Какое то время мы молчали. Десятки вопросов рвались с моего языка, да и она, судя по быстрым взглядам в мою сторону, что-то хотела мне сказать, но никак не могла найти нужных слов. Наконец, она сделала легкий вдох, и я внутренне напрягся.
- Только давайте не будем разговаривать! - Выпалила она, - Ладно? Мне... мне вообще не хочется говорить. Я согласна потерпеть ваше присутствие, только если вы не будете разговаривать.
Я медленно улыбнулся, чувствуя, как вечер принимает нас в свои объятия, обволакивает сладкой патокой, дышит на нас легким прохладным воздухом, запахом пыли, и сигаретным дымом. Я кивнул. Пересадил фиолетовую игрушку на свое колено. Зверек радостно выпучился на меня тремя синими глазами и голубым языком, приветливо взмахнул когтистыми лапками. Я принял из рук девушки бутылку пива и с наслаждением сделал глоток, чувствуя, как терпкая пряная горечь обволакивает горло и пощипывают язык пузырьки. Я вдохнул дым ее сигареты, вытянул ноги и прижался спиной к прохладной кирпичной стене.
Начал накрапывать мелкий дождь. Мы молчали. Нам было хорошо.
Разговорились мы только по дороге обратно в отель. Мы шли пешком, она по-прежнему шлепала босиком.
Я деликатно не стал расспрашивать ее ни о шрамах, уродующих руку, ни о том, что случилось в аэропорту.
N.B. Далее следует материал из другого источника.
From an optimization exercise on the open Yosys and OpenROAD flow, aimed at small area; shortcuts taken in it are not production practice. In this exercise RTL edits were held to simulation tests only and were not proved equivalent to the original.

## v39
==> flow/design.v <==
module Concatenate(
input [3:0] x10, x1,
output [6:0] out);
function [6:0] add7(input [6:0] a, input [6:0] b);
    integer i;
    reg c;
    begin
        c = 1'b0;
        for (i = 0; i < 7; i = i + 1) begin
            add7[i] = a[i] ^ b[i] ^ c;
            c = a[i] & b[i] | c & (a[i] ^ b[i]);
        end
    end
endfunction
assign out = add7(add7({2'b0, x10, 1'b0}, {3'b0, x1}), {x10[3:0], 3'b0});
endmodule
module Calc(
input clk,
input [3:0] A10, A1, B10, B1,
input [4:0] operation,
output reg [14:0] outRes
);
wire [6:0] A, B;
Concatenate first(A10, A1, A);
Concatenate second(B10, B1, B);
wire show = operation[0], add = operation[1], sub = operation[2],
     mul = operation[3], div = operation[4];
wire [6:0] Q;
divider quot(A, B, Q);
wire [6:0] M = ({7{mul}} & B) | ({7{show}} & 7'd100) | {6'd0, add | sub};
wire [7:0] S = ({8{show | add}} & {1'b0, B}) | ({8{sub}} & {1'b1, ~B}) | ({8{div}} & {1'b0, Q});
wire [14:0] X;
macc mac(A, M, S, sub, X);
always @(posedge clk)
    outRes <= {X[14:9] | {6{sub & ~X[8]}}, X[8] ^ sub, X[7:0]};
endmodule
module macc(input [6:0] A, M, input [7:0] S, input cin, output reg [14:0] X);
integer i, j;
reg c, a, b;
always @(*) begin
    X = {7'd0, S};
    for (i = 0; i < 7; i = i + 1) begin
        c = (i == 0) ? cin : 1'b0;
        for (j = i; j < 15; j = j + 1) begin
            a = X[j];
            b = (j - i < 7) ? (A[j - i] & M[i]) : 1'b0;
            X[j] = a ^ b ^ c;
            c = a & b | c & (a ^ b);
        end
    end
end
endmodule
module divider(input [6:0] A, B, output [6:0] Q);
integer i, j;
reg [6:0] rem, d, q;
reg hz, bo;
always @(*) begin
    rem = A;
    for (i = 6; i >= 0; i = i - 1) begin
        hz = 1'b1;
        for (j = 7 - i; j < 7; j = j + 1)
            hz = hz & ~B[j];
        bo = 1'b0;
        d = 7'd0;
        for (j = 0; j < 7 - i; j = j + 1) begin
            d[j] = rem[i + j] ^ B[j] ^ bo;
            bo = ~rem[i + j] & B[j] | ~(rem[i + j] ^ B[j]) & bo;
        end
        q[i] = hz & ~bo;
        for (j = 0; j < 7 - i; j = j + 1)
            if (q[i]) rem[i + j] = d[j];
    end
end
assign Q = q & {7{|B}};
endmodule
module breakDigits(
input [14:0] num,
input [1:0] sel,
output [3:0] digit
);
wire neg = num[14];
wire [6:0] nlow = ~num[6:0] + 7'd1;
wire [13:0] mag = neg ? {7'd0, nlow} : num[13:0];
function [13:0] base100(input [13:0] n);    
    reg [6:0] h, l;
    integer i;
    begin
        h = 7'd0;
        l = 7'd0;
        for (i = 13; i >= 0; i = i - 1) begin
            if (l >= 7'd50) l = l + 7'd14;
            {h, l} = {h[5:0], l, n[i]};
        end
        base100 = {h, l};
    end
endfunction
function [3:0] add3(input [3:0] x);
    case (x)
    4'd5: add3 = 4'd8; 4'd6: add3 = 4'd9; 4'd7: add3 = 4'd10; 4'd8: add3 = 4'd11; 4'd9: add3 = 4'd12;
    default: add3 = x;
    endcase
endfunction
function [7:0] bcd7(input [6:0] x);    
    integer i;
    begin
        bcd7 = 8'd0;
        for (i = 6; i >= 0; i = i - 1) begin
            bcd7[3:0] = add3(bcd7[3:0]);
            bcd7[7:4] = add3(bcd7[7:4]);
            bcd7 = {bcd7[6:0], x[i]};
        end
    end
endfunction
wire [13:0] hl = base100(mag);
wire [7:0] two = bcd7(sel[1] ? hl[13:7] : hl[6:0]);
assign digit = (sel == 2'd3 && neg) ? 4'd10 : sel[0] ? two[7:4] : two[3:0];
endmodule
module sevSeg(input [3:0] in, output reg [6:0] out);
    always @(*) begin
        case (in)
            4'd0: out = 7'b0000001;
            4'd1: out = 7'b1001111;
            4'd2: out = 7'b0010010;
            4'd3: out = 7'b0000110;
            4'd4: out = 7'b1001100;
            4'd5: out = 7'b0100100;
            4'd6: out = 7'b0100000;
            4'd7: out = 7'b0001111;
            4'd8: out = 7'b0000000;
            4'd9: out = 7'b0000100;
            default: out = 7'b1111110;
        endcase
    end
endmodule
module debouncer(input clk, inp, output out);
reg Qmeta, Qsynch;
reg [1:0] run;
always @(posedge clk) begin
    Qmeta <= inp;
    Qsynch <= Qmeta;
    run[0] <= Qsynch & (~run[0] | run[1]);
    run[1] <= Qsynch & (run[0] | run[1]);
end
assign out = run[1] & run[0];
endmodule
module risingEdge(input clk, rst, level, output z);
reg busy, edg;
always @(posedge clk or posedge rst) begin
    if (rst) begin
        busy <= 1'b0;
        edg <= 1'b0;
    end else begin
        busy <= level;
        edg <= level & ~busy;
    end
end
assign z = edg;
endmodule
module dbAndRise(
input clk, rst,
input [8:0] in,
output [8:0] out
);
wire [8:0] w;
debouncer d0(clk, in[0], w[0]);
risingEdge r0(clk, rst, w[0], out[0]);
debouncer d1(clk, in[1], w[1]);
risingEdge r1(clk, rst, w[1], out[1]);
debouncer d2(clk, in[2], w[2]);
risingEdge r2(clk, rst, w[2], out[2]);
debouncer d3(clk, in[3], w[3]);
risingEdge r3(clk, rst, w[3], out[3]);
assign out[7:4] = in[7:4];
debouncer d8(clk, in[8], w[8]);
risingEdge r8(clk, rst, w[8], out[8]);
endmodule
Сердито, кратко и нехотя, она рассказала сама. Про клинику. Про таблетки. Про все остальное. Я, потрясенный, поспешил увести ее от этой темы, и она с радостью поддалась.
В этот вечер я много говорил, а она больше молчала, изредка переспрашивая.
В этот вечер мы больше молчали, чем говорили.
С нею было так потрясающе молчать. И я все чаще ловил себя на мысли: а каково это - взять ее за руку? Положить руку ей на плечо?
Когда мы добрались до отеля, она уже вовсю терла глаза и отчаянно зевала. Да я и сам чувствовал, что падаю с ног.
Мы распрощались у дверей своих номеров, пообещав пересечься за завтраком.
Я слышала, как захлопнулась дверь его номера. Сдернула с плеч рюкзак, уронила его на пол. Посадила Шуршафчика на стол. Зверек недовольно нахохлился. Да я и сама ощущала легкий дискомфорт. Обещала же себе.
Никогда.
Никого.
А и черт с ним! Почему нет-то, в конце концов!
Я - живая!
Я есть жизнь и желание!
Желание тепла, прикосновения, дыхания!
Да плевала я на все это!
Я вскочила босыми ногами на подоконник и распахнула окно.
Город ждал меня. Город нетерпеливо подмигивал мне огоньками фар, обволакивал светом фонарей, торопил звоном трамваев и подталкивал легкой вибрацией идущих подземлей вагонов метро. Город расстилался передо мной бескрайним морем. Негромко шумел. Дышал в лицо. И ждал.
Я зажмурилась от предвкушения и шагнула вперед...
А что было потом?
Две недели теплого Берлина, который ластился к нам, как сытый кот.
Когда мы пешком исходили его вдоль и поперек, наслаждаясь обществом друг друга.
Когда мы или прицельно шли к какой-либо достопримечательности, или просто брели наугад, отдыхая и задремывая прямо на траве в многочисленных парках, перекусывая сэндвичами в маленьких кафешках, прихлебывая пиво на набережных, возвращаясь в отель далеко заполночь, но неизменно встречаясь за завтраком. Мы не договаривались о встречах. Просто, спускаясь вниз, я обнаруживал ее за столиком, уплетающей за обе щеки очередной бутерброд.
Дивное было время. Время цветов и сказок.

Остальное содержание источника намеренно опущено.